• Task objective:
Across the entries below, please work out how many lines contain the string "idle" and give only the number.

• Entries provided:
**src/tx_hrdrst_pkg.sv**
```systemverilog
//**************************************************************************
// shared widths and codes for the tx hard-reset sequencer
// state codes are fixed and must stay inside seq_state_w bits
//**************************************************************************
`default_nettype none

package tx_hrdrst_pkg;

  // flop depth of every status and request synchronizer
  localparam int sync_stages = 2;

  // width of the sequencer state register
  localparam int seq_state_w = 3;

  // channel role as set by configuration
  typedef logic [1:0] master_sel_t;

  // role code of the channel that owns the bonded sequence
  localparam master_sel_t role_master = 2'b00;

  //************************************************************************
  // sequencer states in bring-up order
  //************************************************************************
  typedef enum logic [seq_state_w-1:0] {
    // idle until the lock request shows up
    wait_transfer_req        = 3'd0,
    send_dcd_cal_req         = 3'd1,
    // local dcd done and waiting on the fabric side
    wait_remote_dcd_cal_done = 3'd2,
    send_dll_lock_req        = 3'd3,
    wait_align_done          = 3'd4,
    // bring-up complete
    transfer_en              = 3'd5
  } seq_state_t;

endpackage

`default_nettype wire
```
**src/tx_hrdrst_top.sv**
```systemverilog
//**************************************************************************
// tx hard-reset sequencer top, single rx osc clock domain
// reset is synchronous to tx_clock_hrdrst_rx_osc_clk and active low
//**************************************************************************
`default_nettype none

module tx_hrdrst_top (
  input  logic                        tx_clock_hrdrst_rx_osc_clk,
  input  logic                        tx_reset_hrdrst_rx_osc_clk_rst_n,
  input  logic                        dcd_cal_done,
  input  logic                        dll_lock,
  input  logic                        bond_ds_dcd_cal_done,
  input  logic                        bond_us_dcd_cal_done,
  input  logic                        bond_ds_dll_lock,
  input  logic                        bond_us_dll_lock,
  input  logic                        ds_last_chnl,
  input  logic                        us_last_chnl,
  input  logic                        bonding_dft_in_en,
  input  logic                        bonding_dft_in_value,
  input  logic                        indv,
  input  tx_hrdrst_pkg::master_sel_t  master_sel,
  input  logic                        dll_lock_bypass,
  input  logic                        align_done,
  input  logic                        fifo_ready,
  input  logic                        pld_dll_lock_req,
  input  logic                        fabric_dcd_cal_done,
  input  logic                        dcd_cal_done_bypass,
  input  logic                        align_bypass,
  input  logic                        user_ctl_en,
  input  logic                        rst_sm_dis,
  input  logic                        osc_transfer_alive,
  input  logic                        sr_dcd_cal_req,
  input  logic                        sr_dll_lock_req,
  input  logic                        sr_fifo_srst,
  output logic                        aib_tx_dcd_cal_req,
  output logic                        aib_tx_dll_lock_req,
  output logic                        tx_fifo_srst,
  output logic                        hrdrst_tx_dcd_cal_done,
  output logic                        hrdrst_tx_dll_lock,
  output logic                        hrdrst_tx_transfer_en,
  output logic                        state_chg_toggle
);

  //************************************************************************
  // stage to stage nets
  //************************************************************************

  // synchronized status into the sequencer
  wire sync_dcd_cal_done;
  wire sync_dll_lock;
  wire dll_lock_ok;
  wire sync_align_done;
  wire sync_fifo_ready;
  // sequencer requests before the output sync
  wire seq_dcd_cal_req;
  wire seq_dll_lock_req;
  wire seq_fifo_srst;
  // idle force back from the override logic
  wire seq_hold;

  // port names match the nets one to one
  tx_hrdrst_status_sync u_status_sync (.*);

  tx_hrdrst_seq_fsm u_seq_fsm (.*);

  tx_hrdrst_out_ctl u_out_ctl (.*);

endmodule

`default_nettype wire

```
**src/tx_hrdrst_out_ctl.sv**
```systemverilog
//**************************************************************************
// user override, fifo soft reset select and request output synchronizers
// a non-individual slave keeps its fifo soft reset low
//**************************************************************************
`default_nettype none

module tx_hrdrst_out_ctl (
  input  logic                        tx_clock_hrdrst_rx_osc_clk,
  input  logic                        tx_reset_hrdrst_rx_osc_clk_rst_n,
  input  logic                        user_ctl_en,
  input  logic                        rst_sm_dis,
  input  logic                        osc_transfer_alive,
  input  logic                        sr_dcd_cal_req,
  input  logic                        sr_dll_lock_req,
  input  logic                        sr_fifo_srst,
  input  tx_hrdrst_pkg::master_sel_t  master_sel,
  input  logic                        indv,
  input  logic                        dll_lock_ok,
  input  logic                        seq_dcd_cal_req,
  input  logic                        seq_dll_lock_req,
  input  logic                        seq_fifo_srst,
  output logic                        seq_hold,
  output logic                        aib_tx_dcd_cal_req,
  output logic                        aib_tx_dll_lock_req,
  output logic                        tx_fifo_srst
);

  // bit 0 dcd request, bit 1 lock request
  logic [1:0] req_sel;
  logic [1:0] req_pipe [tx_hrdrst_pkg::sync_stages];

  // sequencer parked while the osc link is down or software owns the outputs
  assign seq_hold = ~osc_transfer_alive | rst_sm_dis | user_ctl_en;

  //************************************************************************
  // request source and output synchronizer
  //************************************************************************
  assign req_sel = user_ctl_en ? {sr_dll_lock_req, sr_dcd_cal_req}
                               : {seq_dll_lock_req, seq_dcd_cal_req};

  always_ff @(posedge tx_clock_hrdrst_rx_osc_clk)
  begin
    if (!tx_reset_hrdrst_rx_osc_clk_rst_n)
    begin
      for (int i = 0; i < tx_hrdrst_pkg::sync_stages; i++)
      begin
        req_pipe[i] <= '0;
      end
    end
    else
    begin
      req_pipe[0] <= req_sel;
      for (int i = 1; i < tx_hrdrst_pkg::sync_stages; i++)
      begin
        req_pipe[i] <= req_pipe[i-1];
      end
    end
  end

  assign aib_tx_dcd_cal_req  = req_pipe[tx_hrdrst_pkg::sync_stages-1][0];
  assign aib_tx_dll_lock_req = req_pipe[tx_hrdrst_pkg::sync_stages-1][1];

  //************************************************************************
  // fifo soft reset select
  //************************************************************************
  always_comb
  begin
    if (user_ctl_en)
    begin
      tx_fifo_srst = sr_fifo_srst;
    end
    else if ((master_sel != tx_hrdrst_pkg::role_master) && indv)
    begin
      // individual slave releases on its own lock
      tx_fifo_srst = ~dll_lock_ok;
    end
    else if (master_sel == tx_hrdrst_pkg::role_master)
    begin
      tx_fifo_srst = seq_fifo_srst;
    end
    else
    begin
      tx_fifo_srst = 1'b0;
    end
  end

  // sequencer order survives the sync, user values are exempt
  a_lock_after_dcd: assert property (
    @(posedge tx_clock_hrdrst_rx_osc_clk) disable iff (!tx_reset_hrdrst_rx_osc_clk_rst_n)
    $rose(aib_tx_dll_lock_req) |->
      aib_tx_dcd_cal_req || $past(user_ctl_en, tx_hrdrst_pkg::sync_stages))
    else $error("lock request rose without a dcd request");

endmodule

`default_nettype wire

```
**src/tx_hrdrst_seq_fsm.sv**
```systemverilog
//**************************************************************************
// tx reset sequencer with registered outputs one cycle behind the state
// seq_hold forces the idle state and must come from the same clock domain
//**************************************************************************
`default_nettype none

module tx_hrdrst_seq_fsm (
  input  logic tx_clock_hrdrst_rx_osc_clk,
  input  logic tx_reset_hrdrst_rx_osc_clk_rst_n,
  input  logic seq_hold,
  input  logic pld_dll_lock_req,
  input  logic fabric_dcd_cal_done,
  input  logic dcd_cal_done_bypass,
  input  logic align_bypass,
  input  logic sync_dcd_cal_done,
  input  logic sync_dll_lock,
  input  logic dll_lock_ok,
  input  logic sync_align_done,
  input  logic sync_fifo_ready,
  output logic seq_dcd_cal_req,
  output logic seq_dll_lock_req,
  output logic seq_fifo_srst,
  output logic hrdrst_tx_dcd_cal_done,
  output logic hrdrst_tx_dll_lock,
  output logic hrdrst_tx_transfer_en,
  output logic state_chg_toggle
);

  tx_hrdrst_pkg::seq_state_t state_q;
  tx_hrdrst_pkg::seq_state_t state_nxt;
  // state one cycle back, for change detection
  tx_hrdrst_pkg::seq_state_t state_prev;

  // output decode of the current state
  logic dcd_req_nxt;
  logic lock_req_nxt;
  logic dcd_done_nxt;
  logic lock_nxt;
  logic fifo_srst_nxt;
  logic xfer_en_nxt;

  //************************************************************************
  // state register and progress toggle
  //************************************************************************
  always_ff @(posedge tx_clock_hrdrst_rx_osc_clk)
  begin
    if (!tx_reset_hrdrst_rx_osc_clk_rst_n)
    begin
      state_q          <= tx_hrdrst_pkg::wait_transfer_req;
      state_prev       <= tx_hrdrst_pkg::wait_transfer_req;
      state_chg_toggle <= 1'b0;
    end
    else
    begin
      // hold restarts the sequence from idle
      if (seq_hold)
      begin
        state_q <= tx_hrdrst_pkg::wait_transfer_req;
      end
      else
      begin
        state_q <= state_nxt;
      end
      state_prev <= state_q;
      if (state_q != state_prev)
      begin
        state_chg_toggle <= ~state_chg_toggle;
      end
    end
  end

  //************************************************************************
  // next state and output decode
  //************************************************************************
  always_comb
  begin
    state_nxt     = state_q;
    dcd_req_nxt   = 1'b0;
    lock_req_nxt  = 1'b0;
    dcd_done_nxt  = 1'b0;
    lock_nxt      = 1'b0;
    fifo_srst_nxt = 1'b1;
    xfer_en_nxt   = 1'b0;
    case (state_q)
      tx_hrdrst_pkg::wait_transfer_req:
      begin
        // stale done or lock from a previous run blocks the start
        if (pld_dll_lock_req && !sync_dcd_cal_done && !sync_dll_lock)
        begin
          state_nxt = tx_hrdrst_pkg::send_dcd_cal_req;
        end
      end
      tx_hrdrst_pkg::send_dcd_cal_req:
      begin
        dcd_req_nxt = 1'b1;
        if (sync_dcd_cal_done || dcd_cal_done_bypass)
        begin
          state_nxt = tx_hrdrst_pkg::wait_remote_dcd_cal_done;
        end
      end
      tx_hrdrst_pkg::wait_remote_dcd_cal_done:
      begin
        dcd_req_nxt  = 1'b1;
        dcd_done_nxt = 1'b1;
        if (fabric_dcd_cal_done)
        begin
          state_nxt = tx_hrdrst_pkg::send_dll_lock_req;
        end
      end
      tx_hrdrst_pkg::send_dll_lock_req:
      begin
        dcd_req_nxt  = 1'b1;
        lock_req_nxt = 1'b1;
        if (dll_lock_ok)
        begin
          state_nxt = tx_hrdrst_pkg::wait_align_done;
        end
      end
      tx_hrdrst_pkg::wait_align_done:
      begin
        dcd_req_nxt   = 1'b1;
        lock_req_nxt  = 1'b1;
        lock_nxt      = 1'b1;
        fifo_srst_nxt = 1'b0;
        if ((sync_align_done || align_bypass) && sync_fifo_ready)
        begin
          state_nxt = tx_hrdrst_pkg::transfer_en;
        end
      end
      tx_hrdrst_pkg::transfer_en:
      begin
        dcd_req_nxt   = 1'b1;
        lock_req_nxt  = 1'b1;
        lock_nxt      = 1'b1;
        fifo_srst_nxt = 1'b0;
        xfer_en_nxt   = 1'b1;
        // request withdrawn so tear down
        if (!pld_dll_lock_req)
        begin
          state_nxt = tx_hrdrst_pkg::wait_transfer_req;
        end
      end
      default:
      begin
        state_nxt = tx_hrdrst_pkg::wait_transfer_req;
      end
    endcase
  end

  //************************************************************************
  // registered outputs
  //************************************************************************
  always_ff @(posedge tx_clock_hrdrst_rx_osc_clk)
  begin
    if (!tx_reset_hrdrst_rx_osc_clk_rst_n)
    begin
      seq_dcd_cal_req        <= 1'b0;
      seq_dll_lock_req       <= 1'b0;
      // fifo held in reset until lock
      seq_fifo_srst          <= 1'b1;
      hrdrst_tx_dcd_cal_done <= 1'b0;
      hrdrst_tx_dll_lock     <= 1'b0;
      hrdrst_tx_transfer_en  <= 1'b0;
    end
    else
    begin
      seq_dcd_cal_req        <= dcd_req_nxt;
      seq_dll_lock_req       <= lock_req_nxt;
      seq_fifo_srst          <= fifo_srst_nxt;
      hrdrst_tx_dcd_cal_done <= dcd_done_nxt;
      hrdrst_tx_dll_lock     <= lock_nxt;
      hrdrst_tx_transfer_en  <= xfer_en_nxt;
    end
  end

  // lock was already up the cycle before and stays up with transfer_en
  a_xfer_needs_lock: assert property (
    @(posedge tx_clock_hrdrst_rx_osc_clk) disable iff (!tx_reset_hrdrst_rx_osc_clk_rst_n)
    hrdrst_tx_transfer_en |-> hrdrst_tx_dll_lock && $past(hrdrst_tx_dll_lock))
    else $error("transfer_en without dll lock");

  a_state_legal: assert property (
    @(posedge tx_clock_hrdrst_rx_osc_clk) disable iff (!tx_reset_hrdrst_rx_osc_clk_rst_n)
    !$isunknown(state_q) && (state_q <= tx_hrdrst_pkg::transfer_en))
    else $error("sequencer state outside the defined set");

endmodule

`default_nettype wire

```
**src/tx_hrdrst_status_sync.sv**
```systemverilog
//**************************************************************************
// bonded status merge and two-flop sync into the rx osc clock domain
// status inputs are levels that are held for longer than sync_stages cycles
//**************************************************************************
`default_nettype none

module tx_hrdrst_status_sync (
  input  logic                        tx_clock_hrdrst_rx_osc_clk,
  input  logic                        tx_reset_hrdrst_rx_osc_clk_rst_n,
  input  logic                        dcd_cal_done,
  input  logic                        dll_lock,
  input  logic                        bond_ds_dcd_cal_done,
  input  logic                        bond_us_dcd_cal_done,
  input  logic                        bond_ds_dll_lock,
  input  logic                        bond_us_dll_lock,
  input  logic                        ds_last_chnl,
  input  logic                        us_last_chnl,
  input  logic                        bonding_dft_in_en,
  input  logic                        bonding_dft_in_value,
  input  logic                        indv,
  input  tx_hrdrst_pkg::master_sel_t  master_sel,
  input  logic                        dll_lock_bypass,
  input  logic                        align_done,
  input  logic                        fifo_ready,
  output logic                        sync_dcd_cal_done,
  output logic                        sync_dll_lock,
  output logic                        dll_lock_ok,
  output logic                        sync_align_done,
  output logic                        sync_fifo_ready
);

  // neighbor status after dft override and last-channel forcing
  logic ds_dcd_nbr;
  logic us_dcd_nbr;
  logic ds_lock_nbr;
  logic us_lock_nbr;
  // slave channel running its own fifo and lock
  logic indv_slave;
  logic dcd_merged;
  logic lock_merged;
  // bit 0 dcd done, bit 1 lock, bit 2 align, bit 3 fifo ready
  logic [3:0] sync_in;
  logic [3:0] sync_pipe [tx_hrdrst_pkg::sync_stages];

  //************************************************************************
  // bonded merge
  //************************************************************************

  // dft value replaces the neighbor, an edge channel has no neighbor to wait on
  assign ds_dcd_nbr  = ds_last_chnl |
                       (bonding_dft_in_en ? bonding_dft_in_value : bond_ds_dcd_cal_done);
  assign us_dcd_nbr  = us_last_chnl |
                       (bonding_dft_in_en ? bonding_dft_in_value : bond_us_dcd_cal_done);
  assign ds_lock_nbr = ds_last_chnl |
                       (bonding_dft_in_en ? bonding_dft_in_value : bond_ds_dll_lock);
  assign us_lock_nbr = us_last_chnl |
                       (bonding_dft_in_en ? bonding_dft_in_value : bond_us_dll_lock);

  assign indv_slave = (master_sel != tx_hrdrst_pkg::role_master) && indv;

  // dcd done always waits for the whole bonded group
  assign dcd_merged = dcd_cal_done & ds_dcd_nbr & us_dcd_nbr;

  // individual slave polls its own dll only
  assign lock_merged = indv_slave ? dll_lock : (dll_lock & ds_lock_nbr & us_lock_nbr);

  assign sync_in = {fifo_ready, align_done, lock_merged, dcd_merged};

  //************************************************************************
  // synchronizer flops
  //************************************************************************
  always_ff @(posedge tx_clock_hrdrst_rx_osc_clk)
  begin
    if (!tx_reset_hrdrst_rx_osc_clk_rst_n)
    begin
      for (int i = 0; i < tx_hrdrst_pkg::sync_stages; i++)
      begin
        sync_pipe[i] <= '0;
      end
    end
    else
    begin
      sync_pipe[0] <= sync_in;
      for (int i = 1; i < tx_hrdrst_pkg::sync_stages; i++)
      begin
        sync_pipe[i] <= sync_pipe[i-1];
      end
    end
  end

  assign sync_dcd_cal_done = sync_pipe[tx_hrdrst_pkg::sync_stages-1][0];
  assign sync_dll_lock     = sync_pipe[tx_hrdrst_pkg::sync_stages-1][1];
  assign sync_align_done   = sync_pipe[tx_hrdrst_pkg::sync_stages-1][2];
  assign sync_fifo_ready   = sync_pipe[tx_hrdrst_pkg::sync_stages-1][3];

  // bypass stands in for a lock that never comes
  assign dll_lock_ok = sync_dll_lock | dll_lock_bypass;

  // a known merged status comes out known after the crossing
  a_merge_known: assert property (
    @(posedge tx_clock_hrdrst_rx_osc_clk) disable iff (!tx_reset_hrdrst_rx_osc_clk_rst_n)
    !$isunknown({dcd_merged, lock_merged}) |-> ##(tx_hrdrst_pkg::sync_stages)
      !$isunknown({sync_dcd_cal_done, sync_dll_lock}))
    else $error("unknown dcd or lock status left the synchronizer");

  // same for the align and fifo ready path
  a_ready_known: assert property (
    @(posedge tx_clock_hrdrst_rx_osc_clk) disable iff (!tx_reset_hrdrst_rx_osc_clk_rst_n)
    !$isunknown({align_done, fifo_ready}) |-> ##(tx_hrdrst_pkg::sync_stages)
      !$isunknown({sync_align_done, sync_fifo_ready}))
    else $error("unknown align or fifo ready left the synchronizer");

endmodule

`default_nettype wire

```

...

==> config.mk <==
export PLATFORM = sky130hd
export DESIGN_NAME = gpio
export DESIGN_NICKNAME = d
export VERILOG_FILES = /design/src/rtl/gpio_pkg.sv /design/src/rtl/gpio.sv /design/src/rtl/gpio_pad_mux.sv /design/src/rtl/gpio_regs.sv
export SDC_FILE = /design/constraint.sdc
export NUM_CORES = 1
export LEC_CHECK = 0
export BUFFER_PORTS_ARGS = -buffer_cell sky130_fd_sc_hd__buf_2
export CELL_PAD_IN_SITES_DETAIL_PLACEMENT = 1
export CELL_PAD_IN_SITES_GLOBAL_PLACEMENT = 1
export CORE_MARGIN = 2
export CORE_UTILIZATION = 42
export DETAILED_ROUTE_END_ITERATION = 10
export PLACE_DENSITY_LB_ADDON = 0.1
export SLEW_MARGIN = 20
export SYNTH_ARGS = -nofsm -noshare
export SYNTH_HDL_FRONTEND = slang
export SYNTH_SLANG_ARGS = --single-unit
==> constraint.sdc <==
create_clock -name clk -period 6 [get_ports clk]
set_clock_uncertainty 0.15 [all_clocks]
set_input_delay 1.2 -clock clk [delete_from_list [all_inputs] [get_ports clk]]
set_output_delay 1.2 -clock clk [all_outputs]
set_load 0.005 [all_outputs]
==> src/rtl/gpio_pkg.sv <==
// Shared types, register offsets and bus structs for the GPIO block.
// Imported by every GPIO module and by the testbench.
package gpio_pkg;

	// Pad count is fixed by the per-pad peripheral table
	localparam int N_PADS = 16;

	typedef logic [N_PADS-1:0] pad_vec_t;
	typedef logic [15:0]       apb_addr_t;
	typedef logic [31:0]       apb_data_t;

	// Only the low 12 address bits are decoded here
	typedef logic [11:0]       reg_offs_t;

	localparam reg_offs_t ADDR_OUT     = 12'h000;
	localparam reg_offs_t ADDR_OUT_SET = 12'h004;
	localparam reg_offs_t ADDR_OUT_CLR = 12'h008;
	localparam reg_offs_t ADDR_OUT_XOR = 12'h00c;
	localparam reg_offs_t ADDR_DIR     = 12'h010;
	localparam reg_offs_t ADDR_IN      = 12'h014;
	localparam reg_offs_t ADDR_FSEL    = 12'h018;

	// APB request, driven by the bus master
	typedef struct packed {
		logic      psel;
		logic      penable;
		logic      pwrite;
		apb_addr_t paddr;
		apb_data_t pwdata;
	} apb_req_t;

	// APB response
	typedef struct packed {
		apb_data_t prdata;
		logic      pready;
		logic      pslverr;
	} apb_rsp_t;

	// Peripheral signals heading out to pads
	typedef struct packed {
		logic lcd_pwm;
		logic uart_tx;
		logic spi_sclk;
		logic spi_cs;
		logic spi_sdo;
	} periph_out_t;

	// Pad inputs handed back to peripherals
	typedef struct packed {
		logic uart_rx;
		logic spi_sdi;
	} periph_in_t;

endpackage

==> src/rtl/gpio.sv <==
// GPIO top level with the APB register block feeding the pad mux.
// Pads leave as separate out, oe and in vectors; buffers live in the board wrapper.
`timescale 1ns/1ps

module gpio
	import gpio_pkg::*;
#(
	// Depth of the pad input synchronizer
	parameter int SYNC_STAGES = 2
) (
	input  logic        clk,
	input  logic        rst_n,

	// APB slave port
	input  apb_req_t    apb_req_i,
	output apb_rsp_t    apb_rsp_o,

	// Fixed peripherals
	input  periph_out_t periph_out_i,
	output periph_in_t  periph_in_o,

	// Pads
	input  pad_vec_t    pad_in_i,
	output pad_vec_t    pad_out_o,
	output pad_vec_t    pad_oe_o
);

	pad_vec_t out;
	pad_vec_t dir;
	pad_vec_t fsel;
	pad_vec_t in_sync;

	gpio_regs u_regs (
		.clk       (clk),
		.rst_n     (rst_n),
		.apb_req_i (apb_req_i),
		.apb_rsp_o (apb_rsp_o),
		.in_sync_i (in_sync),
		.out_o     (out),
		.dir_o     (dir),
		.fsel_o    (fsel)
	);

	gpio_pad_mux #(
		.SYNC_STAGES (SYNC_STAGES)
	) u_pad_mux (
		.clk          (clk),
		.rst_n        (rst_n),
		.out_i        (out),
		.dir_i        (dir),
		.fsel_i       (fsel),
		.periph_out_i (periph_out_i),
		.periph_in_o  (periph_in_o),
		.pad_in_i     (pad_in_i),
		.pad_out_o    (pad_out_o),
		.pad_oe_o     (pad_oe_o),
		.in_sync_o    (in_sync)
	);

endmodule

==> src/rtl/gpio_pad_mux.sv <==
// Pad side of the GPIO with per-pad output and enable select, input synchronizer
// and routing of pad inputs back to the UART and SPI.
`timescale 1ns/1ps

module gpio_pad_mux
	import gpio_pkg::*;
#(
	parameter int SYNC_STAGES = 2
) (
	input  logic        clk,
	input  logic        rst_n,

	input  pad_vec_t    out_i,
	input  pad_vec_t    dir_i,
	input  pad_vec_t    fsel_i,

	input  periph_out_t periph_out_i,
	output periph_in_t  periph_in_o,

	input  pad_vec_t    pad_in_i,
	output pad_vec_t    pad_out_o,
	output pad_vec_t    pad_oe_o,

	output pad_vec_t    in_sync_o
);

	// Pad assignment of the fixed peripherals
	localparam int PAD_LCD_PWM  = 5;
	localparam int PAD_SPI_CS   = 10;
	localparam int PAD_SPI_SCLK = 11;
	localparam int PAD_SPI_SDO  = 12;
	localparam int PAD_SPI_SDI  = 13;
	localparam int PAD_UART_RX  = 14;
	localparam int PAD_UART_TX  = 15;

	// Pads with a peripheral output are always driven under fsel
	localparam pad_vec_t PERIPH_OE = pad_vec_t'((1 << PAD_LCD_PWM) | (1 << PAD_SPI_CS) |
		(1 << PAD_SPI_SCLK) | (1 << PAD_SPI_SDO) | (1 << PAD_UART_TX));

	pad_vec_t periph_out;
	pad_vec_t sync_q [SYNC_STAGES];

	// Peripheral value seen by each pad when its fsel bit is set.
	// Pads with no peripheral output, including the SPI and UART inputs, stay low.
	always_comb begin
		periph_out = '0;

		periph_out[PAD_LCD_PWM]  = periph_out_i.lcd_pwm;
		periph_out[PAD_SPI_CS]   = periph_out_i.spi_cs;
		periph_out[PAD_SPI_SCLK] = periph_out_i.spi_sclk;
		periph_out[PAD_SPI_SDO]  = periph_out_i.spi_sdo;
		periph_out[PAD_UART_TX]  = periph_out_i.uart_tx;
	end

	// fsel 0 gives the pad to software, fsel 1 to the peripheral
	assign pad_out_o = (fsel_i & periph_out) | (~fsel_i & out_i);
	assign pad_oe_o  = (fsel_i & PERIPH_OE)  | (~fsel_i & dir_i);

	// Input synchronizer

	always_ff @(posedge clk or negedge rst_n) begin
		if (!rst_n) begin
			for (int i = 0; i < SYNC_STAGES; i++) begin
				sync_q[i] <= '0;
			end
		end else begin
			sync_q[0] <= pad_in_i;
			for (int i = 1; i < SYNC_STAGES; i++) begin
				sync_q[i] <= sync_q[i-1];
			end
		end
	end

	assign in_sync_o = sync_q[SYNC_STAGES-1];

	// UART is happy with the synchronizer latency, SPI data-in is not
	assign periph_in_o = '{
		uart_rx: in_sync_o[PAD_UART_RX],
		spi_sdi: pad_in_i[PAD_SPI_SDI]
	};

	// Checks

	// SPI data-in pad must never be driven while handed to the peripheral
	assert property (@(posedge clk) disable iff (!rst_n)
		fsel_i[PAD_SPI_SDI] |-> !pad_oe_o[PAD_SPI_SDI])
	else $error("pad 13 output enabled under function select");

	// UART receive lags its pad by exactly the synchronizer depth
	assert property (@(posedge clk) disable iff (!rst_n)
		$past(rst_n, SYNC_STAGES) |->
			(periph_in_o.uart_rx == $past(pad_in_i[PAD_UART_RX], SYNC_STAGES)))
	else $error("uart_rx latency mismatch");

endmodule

• Response area:
4